§ ACTION ITEM: Beginning at the first line of the data, print each line exactly, stopping after the line that contains "buffers and inverters".

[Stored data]
########
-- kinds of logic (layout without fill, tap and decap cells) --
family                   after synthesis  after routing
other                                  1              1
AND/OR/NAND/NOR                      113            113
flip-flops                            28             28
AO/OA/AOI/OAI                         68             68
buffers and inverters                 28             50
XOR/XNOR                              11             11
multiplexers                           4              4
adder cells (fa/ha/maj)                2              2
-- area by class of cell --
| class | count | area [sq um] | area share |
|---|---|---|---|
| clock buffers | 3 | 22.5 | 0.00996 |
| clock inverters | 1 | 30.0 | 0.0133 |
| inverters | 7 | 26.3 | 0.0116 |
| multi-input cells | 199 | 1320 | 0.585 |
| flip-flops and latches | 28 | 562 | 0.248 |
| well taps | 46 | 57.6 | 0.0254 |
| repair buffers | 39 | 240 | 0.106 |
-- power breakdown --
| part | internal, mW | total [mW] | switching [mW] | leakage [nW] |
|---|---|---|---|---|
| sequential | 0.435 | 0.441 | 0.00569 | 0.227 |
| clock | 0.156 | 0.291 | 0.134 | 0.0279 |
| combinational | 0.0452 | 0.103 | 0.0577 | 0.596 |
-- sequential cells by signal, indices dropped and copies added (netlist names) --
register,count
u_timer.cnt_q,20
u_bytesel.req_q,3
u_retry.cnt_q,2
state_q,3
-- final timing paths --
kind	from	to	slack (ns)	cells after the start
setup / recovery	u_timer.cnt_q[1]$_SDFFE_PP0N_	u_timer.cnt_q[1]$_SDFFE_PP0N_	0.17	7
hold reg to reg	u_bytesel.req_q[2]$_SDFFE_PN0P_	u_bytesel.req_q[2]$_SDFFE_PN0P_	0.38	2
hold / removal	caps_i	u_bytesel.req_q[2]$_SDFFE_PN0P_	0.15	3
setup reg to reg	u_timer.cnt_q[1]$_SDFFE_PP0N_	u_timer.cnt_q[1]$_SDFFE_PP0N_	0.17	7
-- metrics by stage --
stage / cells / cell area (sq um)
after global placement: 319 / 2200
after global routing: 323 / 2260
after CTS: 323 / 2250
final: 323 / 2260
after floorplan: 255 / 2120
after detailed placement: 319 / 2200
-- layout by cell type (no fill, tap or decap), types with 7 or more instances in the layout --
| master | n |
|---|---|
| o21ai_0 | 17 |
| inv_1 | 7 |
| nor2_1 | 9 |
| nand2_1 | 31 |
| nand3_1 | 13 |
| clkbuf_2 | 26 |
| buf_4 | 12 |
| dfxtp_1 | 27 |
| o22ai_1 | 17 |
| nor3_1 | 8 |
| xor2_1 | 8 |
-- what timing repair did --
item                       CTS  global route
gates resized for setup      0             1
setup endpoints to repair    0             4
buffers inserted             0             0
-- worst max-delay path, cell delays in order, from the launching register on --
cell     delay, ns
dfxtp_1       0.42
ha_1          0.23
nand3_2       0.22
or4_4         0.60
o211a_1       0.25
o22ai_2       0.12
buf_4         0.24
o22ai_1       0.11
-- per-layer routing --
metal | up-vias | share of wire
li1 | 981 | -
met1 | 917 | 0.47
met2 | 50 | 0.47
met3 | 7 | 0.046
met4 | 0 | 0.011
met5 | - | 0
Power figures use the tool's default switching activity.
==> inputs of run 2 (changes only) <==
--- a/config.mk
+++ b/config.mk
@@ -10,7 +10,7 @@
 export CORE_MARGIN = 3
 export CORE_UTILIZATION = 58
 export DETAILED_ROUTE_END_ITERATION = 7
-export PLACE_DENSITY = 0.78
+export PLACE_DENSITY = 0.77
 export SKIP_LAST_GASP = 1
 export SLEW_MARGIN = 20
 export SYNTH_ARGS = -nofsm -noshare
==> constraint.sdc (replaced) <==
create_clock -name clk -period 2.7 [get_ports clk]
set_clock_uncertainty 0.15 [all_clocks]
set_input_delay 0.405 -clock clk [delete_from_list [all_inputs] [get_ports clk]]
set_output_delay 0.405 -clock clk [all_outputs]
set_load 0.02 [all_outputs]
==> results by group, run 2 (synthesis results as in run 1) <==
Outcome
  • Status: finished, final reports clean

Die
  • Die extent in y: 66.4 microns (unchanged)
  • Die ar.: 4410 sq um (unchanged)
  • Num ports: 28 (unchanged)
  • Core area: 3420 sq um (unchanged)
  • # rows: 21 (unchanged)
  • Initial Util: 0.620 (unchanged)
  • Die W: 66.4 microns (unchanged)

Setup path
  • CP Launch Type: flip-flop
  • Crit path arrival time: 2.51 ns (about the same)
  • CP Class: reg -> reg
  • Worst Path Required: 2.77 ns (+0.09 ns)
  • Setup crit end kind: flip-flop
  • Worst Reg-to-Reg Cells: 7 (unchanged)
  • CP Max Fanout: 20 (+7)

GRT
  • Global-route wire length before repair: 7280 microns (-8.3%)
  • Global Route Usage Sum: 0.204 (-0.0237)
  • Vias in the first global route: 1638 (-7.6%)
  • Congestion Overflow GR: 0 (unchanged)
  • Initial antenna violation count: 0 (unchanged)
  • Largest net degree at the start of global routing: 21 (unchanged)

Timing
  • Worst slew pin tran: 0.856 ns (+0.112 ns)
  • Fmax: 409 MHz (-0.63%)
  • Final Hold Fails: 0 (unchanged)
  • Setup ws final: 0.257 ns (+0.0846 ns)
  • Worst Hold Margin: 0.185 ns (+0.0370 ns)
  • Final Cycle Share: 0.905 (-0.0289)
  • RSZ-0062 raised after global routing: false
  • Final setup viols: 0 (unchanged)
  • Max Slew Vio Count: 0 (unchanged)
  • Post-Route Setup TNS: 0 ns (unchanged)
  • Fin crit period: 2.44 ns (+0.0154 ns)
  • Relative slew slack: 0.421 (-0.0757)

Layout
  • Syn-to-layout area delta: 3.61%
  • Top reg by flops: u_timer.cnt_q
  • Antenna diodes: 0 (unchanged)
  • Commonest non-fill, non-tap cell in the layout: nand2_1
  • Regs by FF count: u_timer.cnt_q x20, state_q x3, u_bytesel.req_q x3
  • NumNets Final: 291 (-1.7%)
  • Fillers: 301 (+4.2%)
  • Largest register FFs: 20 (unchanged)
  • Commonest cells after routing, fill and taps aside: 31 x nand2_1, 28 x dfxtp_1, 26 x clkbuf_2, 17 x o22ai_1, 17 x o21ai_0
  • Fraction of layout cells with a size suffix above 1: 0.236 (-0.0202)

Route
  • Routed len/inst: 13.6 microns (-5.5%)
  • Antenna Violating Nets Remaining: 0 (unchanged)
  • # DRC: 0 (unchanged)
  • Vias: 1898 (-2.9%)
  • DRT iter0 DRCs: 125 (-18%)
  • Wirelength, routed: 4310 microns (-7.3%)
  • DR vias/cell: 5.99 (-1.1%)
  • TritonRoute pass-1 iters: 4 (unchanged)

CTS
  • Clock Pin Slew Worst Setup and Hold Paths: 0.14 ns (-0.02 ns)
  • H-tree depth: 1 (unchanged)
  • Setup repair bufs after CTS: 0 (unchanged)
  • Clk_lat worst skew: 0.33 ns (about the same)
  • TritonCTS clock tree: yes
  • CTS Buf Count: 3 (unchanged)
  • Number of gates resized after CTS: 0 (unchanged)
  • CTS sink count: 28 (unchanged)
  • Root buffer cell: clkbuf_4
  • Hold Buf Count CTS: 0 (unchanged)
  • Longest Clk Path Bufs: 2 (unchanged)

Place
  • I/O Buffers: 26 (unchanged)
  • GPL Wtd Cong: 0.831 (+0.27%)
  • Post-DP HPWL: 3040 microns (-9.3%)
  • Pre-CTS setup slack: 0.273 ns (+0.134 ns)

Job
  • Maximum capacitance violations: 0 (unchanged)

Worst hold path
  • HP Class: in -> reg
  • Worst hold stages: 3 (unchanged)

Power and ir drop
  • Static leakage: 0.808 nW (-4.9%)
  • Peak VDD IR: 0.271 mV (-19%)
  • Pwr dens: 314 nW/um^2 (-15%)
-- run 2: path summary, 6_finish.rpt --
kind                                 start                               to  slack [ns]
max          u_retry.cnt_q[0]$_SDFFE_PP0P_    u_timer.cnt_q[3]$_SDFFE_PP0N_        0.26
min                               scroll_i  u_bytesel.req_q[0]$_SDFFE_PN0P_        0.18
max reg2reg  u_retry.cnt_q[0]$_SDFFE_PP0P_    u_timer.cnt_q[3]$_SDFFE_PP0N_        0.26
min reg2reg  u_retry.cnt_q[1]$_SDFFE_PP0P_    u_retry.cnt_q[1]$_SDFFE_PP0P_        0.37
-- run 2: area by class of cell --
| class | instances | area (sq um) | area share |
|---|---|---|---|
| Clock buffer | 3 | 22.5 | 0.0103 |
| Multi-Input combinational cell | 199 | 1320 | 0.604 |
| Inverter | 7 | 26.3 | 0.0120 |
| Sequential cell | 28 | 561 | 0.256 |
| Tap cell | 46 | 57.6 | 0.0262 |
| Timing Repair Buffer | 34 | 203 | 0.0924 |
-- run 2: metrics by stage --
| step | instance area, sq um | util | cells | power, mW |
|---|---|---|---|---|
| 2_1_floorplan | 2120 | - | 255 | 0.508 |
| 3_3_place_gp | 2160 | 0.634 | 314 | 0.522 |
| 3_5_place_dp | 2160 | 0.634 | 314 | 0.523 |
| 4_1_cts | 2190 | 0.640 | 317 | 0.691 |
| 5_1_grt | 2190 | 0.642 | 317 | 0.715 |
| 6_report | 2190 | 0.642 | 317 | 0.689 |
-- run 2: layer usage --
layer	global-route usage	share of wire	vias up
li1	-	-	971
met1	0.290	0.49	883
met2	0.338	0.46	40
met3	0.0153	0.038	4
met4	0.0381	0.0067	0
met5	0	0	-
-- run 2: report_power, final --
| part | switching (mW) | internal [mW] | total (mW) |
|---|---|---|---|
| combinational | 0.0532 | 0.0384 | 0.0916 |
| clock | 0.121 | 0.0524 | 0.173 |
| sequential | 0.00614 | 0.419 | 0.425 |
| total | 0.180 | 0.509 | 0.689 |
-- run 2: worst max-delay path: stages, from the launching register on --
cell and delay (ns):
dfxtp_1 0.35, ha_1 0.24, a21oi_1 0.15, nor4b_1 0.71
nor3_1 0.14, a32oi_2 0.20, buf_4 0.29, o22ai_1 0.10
########
§ ANSWER AREA:
-- kinds of logic (layout without fill, tap and decap cells) --
family                   after synthesis  after routing
other                                  1              1
AND/OR/NAND/NOR                      113            113
flip-flops                            28             28
AO/OA/AOI/OAI                         68             68
buffers and inverters                 28             50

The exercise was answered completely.